Re: faster search - Mailing list pgsql-performance

From John A Meinel
Subject Re: faster search
Date
Msg-id 42AA3598.4080001@arbash-meinel.com
Whole thread Raw
In response to Re: faster search  (Clark Slater <list@slatech.com>)
Responses Re: faster search
List pgsql-performance
Clark Slater wrote:
> hmm, i'm baffled.  i simplified the query
> and it is still taking forever...
>
>
>           test
> -------------------------
>  id            | integer
>  partnumber    | character varying(32)
>  productlistid | integer
>  typeid        | integer
>
>
> Indexes:
> "test_productlistid" btree (productlistid)
> "test_typeid" btree (typeid)
> "test_productlistid_typeid" btree (productlistid, typeid)
>
>
> explain analyze select * from test where (productlistid=3 and typeid=9);
>
>                               QUERY PLAN
> -----------------------------------------------------------------------
>  Seq Scan on test  (cost=0.00..96458.27 rows=156194 width=725) (actual
> time=516.459..41930.250 rows=132528 loops=1)
>    Filter: ((productlistid = 3) AND (typeid = 9))
>  Total runtime: 41975.154 ms
> (3 rows)
>
>

This query is still going to take a long time, because you have to scan
the whole table.
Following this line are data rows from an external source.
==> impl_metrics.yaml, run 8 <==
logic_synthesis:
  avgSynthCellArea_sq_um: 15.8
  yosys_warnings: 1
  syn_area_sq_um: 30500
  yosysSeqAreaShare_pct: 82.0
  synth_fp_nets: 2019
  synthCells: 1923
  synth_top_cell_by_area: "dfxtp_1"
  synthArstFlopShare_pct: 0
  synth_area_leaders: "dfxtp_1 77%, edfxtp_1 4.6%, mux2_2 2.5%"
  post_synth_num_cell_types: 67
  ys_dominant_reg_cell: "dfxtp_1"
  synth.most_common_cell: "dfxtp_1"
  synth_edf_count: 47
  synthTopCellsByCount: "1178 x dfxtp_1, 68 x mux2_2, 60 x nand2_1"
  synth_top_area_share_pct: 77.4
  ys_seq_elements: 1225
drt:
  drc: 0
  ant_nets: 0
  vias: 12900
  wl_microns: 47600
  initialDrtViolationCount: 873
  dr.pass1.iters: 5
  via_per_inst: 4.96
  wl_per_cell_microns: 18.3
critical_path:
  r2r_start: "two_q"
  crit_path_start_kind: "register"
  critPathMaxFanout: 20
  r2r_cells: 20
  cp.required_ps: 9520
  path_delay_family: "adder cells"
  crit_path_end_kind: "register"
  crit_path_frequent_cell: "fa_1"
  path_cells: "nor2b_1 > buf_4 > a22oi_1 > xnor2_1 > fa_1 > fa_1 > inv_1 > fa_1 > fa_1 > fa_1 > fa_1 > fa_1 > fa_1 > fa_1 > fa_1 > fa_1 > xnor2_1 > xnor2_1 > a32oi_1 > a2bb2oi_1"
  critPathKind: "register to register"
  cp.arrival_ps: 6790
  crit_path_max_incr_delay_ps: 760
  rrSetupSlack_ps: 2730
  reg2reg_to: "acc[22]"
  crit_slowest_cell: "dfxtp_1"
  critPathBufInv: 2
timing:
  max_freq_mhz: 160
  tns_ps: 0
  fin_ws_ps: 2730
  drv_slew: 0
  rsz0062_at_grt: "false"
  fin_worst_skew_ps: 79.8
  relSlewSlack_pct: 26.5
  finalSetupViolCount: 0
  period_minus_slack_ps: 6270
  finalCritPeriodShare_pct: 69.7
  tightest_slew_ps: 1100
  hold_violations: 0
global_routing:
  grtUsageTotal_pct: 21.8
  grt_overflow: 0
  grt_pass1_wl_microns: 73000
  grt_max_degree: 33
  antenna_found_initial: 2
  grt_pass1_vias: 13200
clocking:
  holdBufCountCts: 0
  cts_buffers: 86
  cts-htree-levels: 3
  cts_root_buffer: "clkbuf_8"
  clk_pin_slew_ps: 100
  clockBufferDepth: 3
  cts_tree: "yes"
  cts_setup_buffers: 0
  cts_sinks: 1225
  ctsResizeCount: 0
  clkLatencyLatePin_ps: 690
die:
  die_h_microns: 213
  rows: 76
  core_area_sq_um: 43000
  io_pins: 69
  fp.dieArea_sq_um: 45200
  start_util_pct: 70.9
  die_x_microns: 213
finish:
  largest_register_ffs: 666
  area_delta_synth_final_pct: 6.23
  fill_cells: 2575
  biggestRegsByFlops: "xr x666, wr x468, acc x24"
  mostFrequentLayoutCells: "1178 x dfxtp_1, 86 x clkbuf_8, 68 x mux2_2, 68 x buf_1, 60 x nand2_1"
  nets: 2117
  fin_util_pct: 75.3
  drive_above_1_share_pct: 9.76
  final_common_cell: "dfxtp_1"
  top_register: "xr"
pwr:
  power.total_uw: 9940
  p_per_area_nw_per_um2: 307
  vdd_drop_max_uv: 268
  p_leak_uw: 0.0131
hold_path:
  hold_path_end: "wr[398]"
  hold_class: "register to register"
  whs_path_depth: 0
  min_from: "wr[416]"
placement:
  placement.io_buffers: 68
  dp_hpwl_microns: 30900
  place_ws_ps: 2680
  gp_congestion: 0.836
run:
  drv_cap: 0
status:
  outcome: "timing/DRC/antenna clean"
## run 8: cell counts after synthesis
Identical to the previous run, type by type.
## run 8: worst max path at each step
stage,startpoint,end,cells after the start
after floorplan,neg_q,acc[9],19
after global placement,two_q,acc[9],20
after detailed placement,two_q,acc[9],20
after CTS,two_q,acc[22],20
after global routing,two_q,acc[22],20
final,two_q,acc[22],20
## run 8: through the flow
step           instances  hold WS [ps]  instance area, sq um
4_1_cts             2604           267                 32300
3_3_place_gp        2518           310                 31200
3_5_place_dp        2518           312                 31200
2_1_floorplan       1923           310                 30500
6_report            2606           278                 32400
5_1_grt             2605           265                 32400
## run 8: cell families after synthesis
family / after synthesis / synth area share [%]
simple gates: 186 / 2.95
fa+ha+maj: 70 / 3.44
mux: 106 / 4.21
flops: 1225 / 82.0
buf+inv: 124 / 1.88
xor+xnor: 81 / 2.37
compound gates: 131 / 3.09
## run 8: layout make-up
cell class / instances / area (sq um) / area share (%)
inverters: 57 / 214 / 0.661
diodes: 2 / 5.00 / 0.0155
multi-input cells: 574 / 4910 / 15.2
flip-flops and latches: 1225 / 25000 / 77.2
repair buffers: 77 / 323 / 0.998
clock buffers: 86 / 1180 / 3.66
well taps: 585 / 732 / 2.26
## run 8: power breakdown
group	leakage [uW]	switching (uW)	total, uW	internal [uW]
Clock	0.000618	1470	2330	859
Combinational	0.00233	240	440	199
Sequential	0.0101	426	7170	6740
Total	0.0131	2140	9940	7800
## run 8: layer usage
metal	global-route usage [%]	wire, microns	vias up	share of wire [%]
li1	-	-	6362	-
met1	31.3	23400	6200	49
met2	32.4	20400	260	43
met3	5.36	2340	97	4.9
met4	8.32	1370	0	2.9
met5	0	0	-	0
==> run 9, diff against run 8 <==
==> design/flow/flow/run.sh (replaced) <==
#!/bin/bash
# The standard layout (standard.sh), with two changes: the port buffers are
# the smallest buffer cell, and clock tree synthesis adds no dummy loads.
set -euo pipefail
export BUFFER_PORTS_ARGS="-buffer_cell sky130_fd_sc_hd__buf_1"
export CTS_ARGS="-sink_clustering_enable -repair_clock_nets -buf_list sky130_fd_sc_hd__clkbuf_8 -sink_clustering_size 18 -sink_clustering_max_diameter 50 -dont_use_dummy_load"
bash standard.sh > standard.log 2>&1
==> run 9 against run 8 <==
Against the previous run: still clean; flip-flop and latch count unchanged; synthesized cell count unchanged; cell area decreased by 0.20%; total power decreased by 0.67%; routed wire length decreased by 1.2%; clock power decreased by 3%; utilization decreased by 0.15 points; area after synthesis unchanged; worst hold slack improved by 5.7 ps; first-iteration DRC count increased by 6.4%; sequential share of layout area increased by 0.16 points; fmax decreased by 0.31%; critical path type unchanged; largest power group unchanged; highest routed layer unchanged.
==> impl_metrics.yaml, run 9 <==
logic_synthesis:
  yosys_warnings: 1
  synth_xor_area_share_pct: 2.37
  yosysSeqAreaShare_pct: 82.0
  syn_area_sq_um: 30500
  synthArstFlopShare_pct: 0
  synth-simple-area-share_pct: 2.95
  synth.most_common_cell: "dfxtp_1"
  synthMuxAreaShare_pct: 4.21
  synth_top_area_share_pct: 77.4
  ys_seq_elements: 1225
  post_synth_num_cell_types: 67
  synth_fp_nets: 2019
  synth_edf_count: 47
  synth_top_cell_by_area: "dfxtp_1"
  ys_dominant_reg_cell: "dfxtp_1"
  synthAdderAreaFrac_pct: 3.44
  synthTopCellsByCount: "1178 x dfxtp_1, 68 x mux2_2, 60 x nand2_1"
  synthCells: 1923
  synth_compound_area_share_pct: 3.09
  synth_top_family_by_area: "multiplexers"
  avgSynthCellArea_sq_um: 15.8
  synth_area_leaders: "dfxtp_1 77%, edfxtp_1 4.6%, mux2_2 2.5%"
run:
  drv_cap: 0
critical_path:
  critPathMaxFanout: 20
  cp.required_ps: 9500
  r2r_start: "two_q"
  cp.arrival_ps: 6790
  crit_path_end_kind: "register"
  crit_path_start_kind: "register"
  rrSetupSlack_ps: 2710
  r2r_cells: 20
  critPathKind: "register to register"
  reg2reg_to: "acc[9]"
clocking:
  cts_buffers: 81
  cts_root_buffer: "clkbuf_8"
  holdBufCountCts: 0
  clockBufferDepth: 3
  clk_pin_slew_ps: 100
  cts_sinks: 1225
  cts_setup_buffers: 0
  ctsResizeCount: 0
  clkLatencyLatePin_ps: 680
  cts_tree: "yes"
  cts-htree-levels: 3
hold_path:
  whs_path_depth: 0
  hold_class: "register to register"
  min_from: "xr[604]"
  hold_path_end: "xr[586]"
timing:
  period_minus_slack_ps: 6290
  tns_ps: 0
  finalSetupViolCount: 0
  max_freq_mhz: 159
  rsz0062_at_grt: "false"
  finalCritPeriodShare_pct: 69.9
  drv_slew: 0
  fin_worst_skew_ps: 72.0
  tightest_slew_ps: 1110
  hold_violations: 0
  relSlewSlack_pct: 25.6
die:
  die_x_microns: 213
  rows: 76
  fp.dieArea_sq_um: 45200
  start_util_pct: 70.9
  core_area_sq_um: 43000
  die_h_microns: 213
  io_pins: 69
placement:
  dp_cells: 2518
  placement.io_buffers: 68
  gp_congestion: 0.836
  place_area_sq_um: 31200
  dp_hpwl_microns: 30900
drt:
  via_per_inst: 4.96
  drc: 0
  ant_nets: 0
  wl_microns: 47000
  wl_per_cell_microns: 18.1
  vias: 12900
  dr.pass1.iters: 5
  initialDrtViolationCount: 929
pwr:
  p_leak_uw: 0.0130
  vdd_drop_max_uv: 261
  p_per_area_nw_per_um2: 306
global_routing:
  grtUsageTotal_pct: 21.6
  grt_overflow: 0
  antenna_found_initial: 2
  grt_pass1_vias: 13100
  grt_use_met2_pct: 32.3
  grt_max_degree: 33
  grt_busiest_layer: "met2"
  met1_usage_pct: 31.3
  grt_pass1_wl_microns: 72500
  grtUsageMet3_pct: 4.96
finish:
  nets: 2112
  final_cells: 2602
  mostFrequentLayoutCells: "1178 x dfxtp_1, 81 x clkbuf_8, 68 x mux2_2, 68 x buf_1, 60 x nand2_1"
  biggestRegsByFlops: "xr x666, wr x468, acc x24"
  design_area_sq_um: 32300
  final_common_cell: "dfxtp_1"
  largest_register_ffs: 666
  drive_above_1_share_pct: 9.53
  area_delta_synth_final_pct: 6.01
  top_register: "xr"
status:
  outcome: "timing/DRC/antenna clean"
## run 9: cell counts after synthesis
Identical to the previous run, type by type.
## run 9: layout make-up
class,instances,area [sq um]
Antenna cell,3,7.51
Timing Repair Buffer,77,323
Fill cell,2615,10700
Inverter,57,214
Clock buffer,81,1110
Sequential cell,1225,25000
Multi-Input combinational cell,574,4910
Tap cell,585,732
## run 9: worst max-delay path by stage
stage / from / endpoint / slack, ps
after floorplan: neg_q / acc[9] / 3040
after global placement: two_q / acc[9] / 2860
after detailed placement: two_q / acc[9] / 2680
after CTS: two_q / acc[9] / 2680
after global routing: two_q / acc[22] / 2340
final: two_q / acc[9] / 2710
Your WHERE clause is not very specific (it takes 25% of
the table). Convention says that any time you want > 5-10% of a table, a
sequential scan is better, because it does it in order.

Now if you did:

explain analyze select * from test where (productlistid=3 and typeid=9)
limit 15;

I think that would be very fast.

I am a little surprised that it is taking 40s to scan only 400k rows,
though. On an older machine of mine (with only 256M ram and dual 450MHz
Celerons), I have a table with 74k rows which takes about .5 sec. At
those numbers it should take more like 4s not 40.